Why?
I’ve seen a few people lately eager to start self-hosting something and are unsure how the jigsaw pieces fit together.
This is not intended to be a ‘how do I configure blah blah?’ piece; think of it more like the picture on the front of the jigsaw box.
Hopefully this will go some way to deciphering some of the technical terms and make starting the self-hosting puzzle a bit easier.
Terminology
I’ll try and keep this bit brief but unfortunately invariably there are acronyms and a bit of technical language ahead.
What are ‘Packets’?
Essentially someone using a web browser ‘requests’ a web page.
This web page is then ‘served’ by a web server back to the web browser that requested it.
The web page is broken into chunks, or ‘packets’ and sent back to the web browser that requested it.
It is these packets that flow through the pipes that connect the internet together.
Packets know a couple of things, most importantly:
-
where they came from (the web browser that requested the content)
-
where they are going to (the web server where the content is hosted)
Aside: Some packets know about the the packets that are ahead and behind them but that’s not really relevant to cover here.
The following will hopefully describe the hoops that the packets have to jump through.
What is ‘DNS’?
So, you want to look at ‘https://google.com/’ ?
The first thing to do is turn the human readable bit ‘google.com’ into an IP address .
An IP address is a unique identifying number assigned to every device connected to the internet (including your router).
In this case the IP address of ‘https://google.com/’ is ‘142.250.187.238’.
(You can check this by putting ‘142.250.187.238’ in a browser’s address bar.)
This is called Domain Name Resolution or DNS and normally the ISP of whoever is requesting the web page does this.
Certbot
Back in the olden days, having an ‘S’ at the end of the HTTP bit of your web address was fancy and reserved for sites doing financial stuff.
It was also expensive.
You had to buy a Certificate from a Certificate Authority, and then renew it annually.
Certbot is run by the Electronic Frontier Foundation ( EFF ) and gives Certs away for free.
(It also handles the renewal process, so once you have grabbed a Cert for your site, that’s it, that’s everything you need to do).
The Request
All of the above is lovely to know but what about when someone using a browser wants to look at your website.
The first thing you have to do is buy a Domain and set the IP address of that Domain as your router’s IP address with the Domain registrar.
This is called setting the ‘A record’.
‘A records’, known as Address records are used to store IP address information for a Domain name.
Now, their browser request will resolve your Domain name to your router’s IP address.
Their browser will send a packet requesting the content from your website.
This packet’s first stop will be your router.
The Router
So, the packet has now reached your router.
Web traffic happens on Port 80 (HTTP) and Port 443 (HTTPS).
Those Ports need to be opened on the router, and the packet traffic directed to the IP address of your web server.
This will be the internal network IP address of the machine where your web server lives, probably 192.168.0.something.
The Firewall
So, now the packet has traversed the router and been directed towards the web server.
First it has to get through the firewall (you are running a firewall aren’t you?).
If it’s a Debian or Ubuntu server it’s probably using Uncomplicated Firewall or UFW.
Again, Ports 80 and 443 need to be opened on the firewall to allow traffic to get to and from the web server.
(No-one really uses HTTP on Port 80 anymore but requests may come in via that Port, which your web server will turn into a HTTPS request.)
If you want to connect to your server using the Secure Shell (SSH) Protocol, Port 22 will need to be opened on the firewall too.
If SSH traffic has been allowed through both the router and the firewall, you will need to look into installing Fail2Ban ; this will limit the exposure of Port 22 to the wider Internet.
More complex applications (e.g.
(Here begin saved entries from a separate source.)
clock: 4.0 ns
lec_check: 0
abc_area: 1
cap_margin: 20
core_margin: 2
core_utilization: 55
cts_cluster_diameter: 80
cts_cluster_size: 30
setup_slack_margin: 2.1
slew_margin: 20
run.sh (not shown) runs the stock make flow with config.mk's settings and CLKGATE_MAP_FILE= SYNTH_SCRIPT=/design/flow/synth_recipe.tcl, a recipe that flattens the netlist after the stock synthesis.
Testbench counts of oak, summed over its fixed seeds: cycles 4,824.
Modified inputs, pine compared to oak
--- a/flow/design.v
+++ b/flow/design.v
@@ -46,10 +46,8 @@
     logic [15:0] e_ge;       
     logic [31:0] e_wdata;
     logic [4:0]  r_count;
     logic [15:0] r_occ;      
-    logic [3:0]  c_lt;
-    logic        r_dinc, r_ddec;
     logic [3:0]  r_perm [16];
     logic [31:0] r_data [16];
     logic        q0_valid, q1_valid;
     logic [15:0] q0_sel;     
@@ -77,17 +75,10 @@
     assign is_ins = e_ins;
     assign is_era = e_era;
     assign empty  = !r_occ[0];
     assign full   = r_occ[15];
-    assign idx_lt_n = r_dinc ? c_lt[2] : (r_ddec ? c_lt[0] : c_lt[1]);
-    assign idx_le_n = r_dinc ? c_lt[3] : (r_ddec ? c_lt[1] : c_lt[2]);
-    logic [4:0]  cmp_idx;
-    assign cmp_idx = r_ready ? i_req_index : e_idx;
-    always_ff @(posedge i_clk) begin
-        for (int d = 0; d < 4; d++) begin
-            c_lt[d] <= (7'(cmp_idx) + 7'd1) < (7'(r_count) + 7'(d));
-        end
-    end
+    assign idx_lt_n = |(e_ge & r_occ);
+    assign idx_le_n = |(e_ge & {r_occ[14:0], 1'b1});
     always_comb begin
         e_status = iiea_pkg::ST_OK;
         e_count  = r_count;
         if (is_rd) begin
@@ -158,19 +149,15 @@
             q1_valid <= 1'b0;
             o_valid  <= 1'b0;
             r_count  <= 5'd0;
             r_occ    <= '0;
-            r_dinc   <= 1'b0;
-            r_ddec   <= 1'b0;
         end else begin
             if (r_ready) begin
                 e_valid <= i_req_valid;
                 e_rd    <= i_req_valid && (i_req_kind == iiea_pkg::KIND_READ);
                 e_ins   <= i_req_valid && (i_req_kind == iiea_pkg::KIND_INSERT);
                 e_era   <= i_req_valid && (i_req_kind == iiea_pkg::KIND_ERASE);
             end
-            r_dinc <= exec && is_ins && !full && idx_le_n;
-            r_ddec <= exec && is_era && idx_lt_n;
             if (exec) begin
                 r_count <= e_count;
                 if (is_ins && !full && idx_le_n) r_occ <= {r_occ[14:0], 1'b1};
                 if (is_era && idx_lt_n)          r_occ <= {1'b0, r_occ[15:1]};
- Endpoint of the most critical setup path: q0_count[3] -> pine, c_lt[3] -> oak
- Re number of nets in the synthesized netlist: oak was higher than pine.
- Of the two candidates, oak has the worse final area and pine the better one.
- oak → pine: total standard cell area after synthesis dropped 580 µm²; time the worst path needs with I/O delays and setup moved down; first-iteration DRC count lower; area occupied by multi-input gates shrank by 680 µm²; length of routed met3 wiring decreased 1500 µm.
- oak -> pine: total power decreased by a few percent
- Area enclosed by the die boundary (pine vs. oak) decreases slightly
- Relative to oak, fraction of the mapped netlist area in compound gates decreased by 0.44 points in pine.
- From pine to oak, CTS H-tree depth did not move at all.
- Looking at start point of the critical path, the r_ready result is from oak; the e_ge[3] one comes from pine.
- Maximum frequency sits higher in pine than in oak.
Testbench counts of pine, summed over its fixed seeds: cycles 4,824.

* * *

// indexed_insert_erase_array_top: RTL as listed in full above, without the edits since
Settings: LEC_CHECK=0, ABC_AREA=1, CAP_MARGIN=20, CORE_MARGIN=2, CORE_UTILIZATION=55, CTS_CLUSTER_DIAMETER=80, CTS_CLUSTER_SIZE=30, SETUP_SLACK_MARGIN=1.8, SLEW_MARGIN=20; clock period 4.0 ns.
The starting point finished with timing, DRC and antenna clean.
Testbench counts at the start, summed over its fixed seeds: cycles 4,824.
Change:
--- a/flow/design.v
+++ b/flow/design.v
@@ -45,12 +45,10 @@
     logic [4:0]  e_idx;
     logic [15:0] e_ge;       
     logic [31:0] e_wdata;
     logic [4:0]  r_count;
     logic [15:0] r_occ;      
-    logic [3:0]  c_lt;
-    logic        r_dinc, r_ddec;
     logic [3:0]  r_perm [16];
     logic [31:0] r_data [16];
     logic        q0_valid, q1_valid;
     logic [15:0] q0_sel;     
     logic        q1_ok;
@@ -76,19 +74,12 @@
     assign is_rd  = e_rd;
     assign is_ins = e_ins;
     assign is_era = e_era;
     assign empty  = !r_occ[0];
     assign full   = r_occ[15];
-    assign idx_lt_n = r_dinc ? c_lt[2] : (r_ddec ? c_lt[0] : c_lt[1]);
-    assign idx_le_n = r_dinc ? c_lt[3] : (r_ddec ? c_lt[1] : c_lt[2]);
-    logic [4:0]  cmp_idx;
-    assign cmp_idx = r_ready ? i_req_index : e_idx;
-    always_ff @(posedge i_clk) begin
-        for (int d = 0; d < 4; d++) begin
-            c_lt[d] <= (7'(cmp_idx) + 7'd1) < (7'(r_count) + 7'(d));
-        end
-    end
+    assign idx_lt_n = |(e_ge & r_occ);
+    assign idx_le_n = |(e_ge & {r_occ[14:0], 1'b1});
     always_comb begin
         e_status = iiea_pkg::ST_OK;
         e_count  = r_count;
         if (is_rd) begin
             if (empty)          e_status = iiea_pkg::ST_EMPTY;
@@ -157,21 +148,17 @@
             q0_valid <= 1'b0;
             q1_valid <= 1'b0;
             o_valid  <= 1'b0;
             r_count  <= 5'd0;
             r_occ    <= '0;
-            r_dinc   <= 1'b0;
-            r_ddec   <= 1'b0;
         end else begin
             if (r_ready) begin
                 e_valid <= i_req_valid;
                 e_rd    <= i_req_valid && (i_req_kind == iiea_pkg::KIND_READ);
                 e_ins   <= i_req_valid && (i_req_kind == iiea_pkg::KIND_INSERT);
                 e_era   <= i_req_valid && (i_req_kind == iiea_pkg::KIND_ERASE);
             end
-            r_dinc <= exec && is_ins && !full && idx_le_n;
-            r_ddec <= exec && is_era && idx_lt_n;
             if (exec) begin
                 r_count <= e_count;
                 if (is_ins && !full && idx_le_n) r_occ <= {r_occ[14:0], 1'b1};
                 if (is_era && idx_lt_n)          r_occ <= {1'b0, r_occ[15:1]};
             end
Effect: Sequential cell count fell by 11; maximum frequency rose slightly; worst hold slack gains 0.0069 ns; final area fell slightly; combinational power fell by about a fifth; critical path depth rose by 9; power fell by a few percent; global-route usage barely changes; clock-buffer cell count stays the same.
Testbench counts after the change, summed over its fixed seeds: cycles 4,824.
Context: an optimization exercise on an open-source flow, tuned for small area and a short achievable clock period. The choices shown serve that exercise and are no tape-out recipe. At most, simulation tests tie the RTL to the original design; equivalence was not proved. No activity file was given, so power comes from the tool's default toggle rates.

==> inputs of build 68 <==
==> flow/design.v <==
package fetch_dispatch_pkg;
    localparam int ROB_DEPTH  = 8;
    localparam int TAG_W      = 3;
    localparam int PC_W       = 7;
    localparam int IMEM_DEPTH = 128;
    localparam int CNT_W      = 4;
    localparam logic [6:0] OP_R    = 7'b0110011;
    localparam logic [6:0] OP_LOAD = 7'b0000011;
    localparam logic [6:0] F7_ADD = 7'b0000000;
    localparam logic [6:0] F7_SUB = 7'b0100000;
    localparam logic [6:0] F7_MUL = 7'b0000001;
endpackage
module fetch_unit
(
    input  logic            clk1,
    input  logic            rst_n,
    input  logic            hold,
    input  logic            imem_we,
    input  logic [fetch_dispatch_pkg::PC_W-1:0] imem_waddr,
    input  logic [31:0]     imem_wdata,
    output logic [fetch_dispatch_pkg::PC_W-1:0] pc,
    output logic [31:0]     inst,
    output logic            r_add,
    output logic            r_mul,
    output logic            r_load
);
    localparam int N = fetch_dispatch_pkg::IMEM_DEPTH;
    logic [N-1:0][31:0] imem;
    logic [N-1:0]       wsel;
    logic [N-1:0]       rsel;
    logic [31:0]        rdata;
    logic [7:0]  pc_lo;
    logic [15:0] pc_hi;
    always_comb begin
        for (int i = 0; i < N; i++) begin
            wsel[i] = imem_we && (imem_waddr == fetch_dispatch_pkg::PC_W'(i));
            rsel[i] = pc_lo[i % 8] && pc_hi[i / 8];
        end
    end
    always_ff @(posedge clk1) begin
        for (int i = 0; i < N; i++) begin
            if (wsel[i]) imem[i] <= imem_wdata;
        end
    end
    always_comb begin
        rdata = '0;
        for (int i = 0; i < N; i++) begin
            rdata = rdata | ({32{rsel[i]}} & imem[i]);
        end
    end
    logic r_op;
    assign r_op   = rdata[6:0] == fetch_dispatch_pkg::OP_R;
    assign r_add  = r_op && (rdata[31:25] == fetch_dispatch_pkg::F7_ADD || rdata[31:25] == fetch_dispatch_pkg::F7_SUB);
    assign r_mul  = r_op && (rdata[31:25] == fetch_dispatch_pkg::F7_MUL);
    assign r_load = rdata[6:0] == fetch_dispatch_pkg::OP_LOAD;
    always_ff @(posedge clk1) begin
        if (!rst_n) begin
            pc    <= '0;
            pc_lo <= 8'd1;
            pc_hi <= 16'd1;
            inst  <= '0;
        end else if (!hold) begin
            inst  <= rdata;
            pc    <= pc + 1'b1;
            pc_lo <= {pc_lo[6:0], pc_lo[7]};
            if (pc_lo[7]) pc_hi <= {pc_hi[14:0], pc_hi[15]};
        end
    end
endmodule
module fetch_dispatch
(
    input  logic              clk1,
    input  logic              rst_n,
    input  logic              imem_we,
    input  logic [fetch_dispatch_pkg::PC_W-1:0]   imem_waddr,
    input  logic [31:0]       imem_wdata,
    input  logic              rs_add_free,
    input  logic              rs_mul_free,
    input  logic              rs_load_free,
    input  logic              rob_commit,
    input  logic [4:0]        rob_commit_dest,
    input  logic [fetch_dispatch_pkg::TAG_W-1:0]  rob_commit_tag,
    output logic [fetch_dispatch_pkg::PC_W-1:0]   pc,
    output logic [31:0]       inst,
    output logic              stall,
    output logic              disp_add_v,
    output logic              disp_mul_v,
    output logic              disp_load_v,
    output logic [6:0]        disp_fun7,
    output logic [2:0]        disp_fun3,
    output logic [4:0]        disp_rd,
    output logic [4:0]        disp_rs1,
    output logic [4:0]        disp_rs2,
    output logic [11:0]       disp_offset,
    output logic [fetch_dispatch_pkg::TAG_W-1:0]  disp_rob_tag,
    output logic              disp_src1_busy,
    output logic [fetch_dispatch_pkg::TAG_W-1:0]  disp_src1_tag,
    output logic              disp_src2_busy,
    output logic [fetch_dispatch_pkg::TAG_W-1:0]  disp_src2_tag
);
    localparam int TW = fetch_dispatch_pkg::TAG_W;
    logic r_add, r_mul, r_load;
    fetch_unit u_fetch (
        .clk1       (clk1),
        .rst_n      (rst_n),
        .hold       (stall),
        .imem_we    (imem_we),
        .imem_waddr (imem_waddr),
        .imem_wdata (imem_wdata),
        .pc         (pc),
        .inst       (inst),
        .r_add      (r_add),
        .r_mul      (r_mul),
        .r_load     (r_load)
    );
    logic [4:0] rs2, rs1, rd;
    assign rs2 = inst[24:20];
    assign rs1 = inst[19:15];
    assign rd  = inst[11:7];
    logic [fetch_dispatch_pkg::CNT_W-1:0] rob_count, rob_count_nx;
    logic [TW-1:0] rob_tail;
    logic          commit_ok;
    logic          issue;
    logic          is_add, is_mul, is_load;
    logic          k_add, k_mul, k_load, k_full;
    assign commit_ok = rob_commit && (rob_count != '0);
    assign issue     = (k_add && rs_add_free) || (k_mul && rs_mul_free) || (k_load && rs_load_free);
    assign stall     = k_full || (k_add && !rs_add_free) || (k_mul && !rs_mul_free) || (k_load && !rs_load_free);
    always_comb begin
        case ({issue, commit_ok})
            2'b10:   rob_count_nx = rob_count + 1'b1;
            2'b01:   rob_count_nx = rob_count - 1'b1;
            default: rob_count_nx = rob_count;
        endcase
    end
    logic n_add, n_mul, n_load, n_room;
    always_comb begin
        if (stall) begin
            n_add  = is_add;
            n_mul  = is_mul;
            n_load = is_load;
        end else begin
            n_add  = r_add;
            n_mul  = r_mul;
            n_load = r_load;
        end
        n_room = !rob_count_nx[3];
    end
    always_ff @(posedge clk1) begin
        if (!rst_n) begin
            rob_tail  <= '0;
            rob_count <= '0;
            is_add    <= 1'b0;
            is_mul    <= 1'b0;
            is_load   <= 1'b0;
            k_add     <= 1'b0;
            k_mul     <= 1'b0;
            k_load    <= 1'b0;
            k_full    <= 1'b0;
        end else begin
            if (issue) begin
                rob_tail <= rob_tail + 1'b1;
            end
            rob_count <= rob_count_nx;
            is_add    <= n_add;
            is_mul    <= n_mul;
            is_load   <= n_load;
            k_add     <= n_add && n_room;
            k_mul     <= n_mul && n_room;
            k_load    <= n_load && n_room;
            k_full    <= (n_add || n_mul || n_load) && !n_room;
        end
    end
    logic [31:1]   busy_q;
    logic [TW-1:0] tag_q [1:31];
    logic [31:0]   busy;
    logic [TW-1:0] tag_tbl [32];
    logic [31:1]   set_r, clr_r;
    always_comb begin
        busy[0]    = 1'b0;
        tag_tbl[0] = '0;
        for (int r = 1; r < 32; r++) begin
            busy[r]    = busy_q[r];
            tag_tbl[r] = tag_q[r];
        end
        for (int r = 1; r < 32; r++) begin
            set_r[r] = issue && (rd == 5'(r));
            clr_r[r] = commit_ok && (rob_commit_dest == 5'(r)) && (tag_tbl[r] == rob_commit_tag);
        end
    end
    always_ff @(posedge clk1) begin
        for (int r = 1; r < 32; r++) begin
            if (!rst_n)        busy_q[r] <= 1'b0;
            else if (set_r[r]) busy_q[r] <= 1'b1;
            else if (clr_r[r]) busy_q[r] <= 1'b0;
        end
    end
    always_ff @(posedge clk1) begin
        for (int r = 1; r < 32; r++) begin
            if (set_r[r]) tag_q[r] <= rob_tail;
        end
    end
    logic [TW-1:0] src1_tag, src2_tag;
    logic          src1_busy, src2_busy;
    always_comb begin
        src1_tag  = tag_tbl[rs1];
        src1_busy = (rs1 != '0) && busy[rs1]
                    && !(commit_ok && rob_commit_dest == rs1 && rob_commit_tag == src1_tag);
        src2_tag  = tag_tbl[rs2];
        src2_busy = (rs2 != '0) && busy[rs2]
                    && !(commit_ok && rob_commit_dest == rs2 && rob_commit_tag == src2_tag);
        if (is_load) begin
            src2_tag  = '0;
            src2_busy = 1'b0;
        end
    end
    always_ff @(posedge clk1) begin
        if (!rst_n) begin
            rob_tail  <= '0;
            rob_count <= '0;
        end else begin
            if (issue) begin
                rob_tail <= rob_tail + 1'b1;
            end
            case ({issue, commit_ok})
                2'b10:   rob_count <= rob_count + 1'b1;
                2'b01:   rob_count <= rob_count - 1'b1;
                default: rob_count <= rob_count;
            endcase
        end
    end
    always_ff @(posedge clk1) begin
        if (!rst_n) begin
            disp_add_v  <= 1'b0;
            disp_mul_v  <= 1'b0;
            disp_load_v <= 1'b0;
        end else begin
            disp_add_v  <= k_add && rs_add_free;
            disp_mul_v  <= k_mul && rs_mul_free;
            disp_load_v <= k_load && rs_load_free;
        end
    end
    always_ff @(posedge clk1) begin
        disp_fun7      <= inst[31:25];
        disp_rs2       <= rs2;
        disp_rs1       <= rs1;
        disp_fun3      <= inst[14:12];
        disp_rd        <= rd;
        disp_rob_tag   <= rob_tail;
        disp_src1_busy <= src1_busy;
        disp_src1_tag  <= src1_tag;
        disp_src2_busy <= src2_busy;
        disp_src2_tag  <= src2_tag;
    end
    assign disp_offset = {disp_fun7, disp_rs2};
endmodule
Fediverse software) may require different Ports to be opened.
This is beyond the scope of this piece.
The Web Server
So, the packet has now traversed the router, been allowed through the firewall and has finally gotten to the web server.
Where does it go now?
What if there are multiple websites on the web server?
Well, the web server directs traffic packets to the appropriate folder where the content lives.
Say you have two sites ‘FantasticWebsite.com’ and ‘EvenMoreFantasticWebsite.com’.
There will be two web server folders with content:
/var/www/FantasticWebsite.com
And
/var/www/EvenMoreFantasticWebsite.com
The web server sends the requesting packets to the corresponding folder.
Remember how I said right at the beginning that packets know two things; ‘where they came from’ and ‘where they are going to’?
Well now that they have reached your web server the ‘where they are going to’ bit has been completed.
Your web server now does the ‘where they came from’ bit and sends the content back to the requesting web browser.
Don’t Run Before You Can Walk
If I were thinking of starting to self-host stuff, I would start small, something like:
Buy a Domain, say, ‘MyNewWebsite.com’.
Point the Domain’s Address record to my router’s IP address.
Figure out how to log into the router to open Ports 80 and 443.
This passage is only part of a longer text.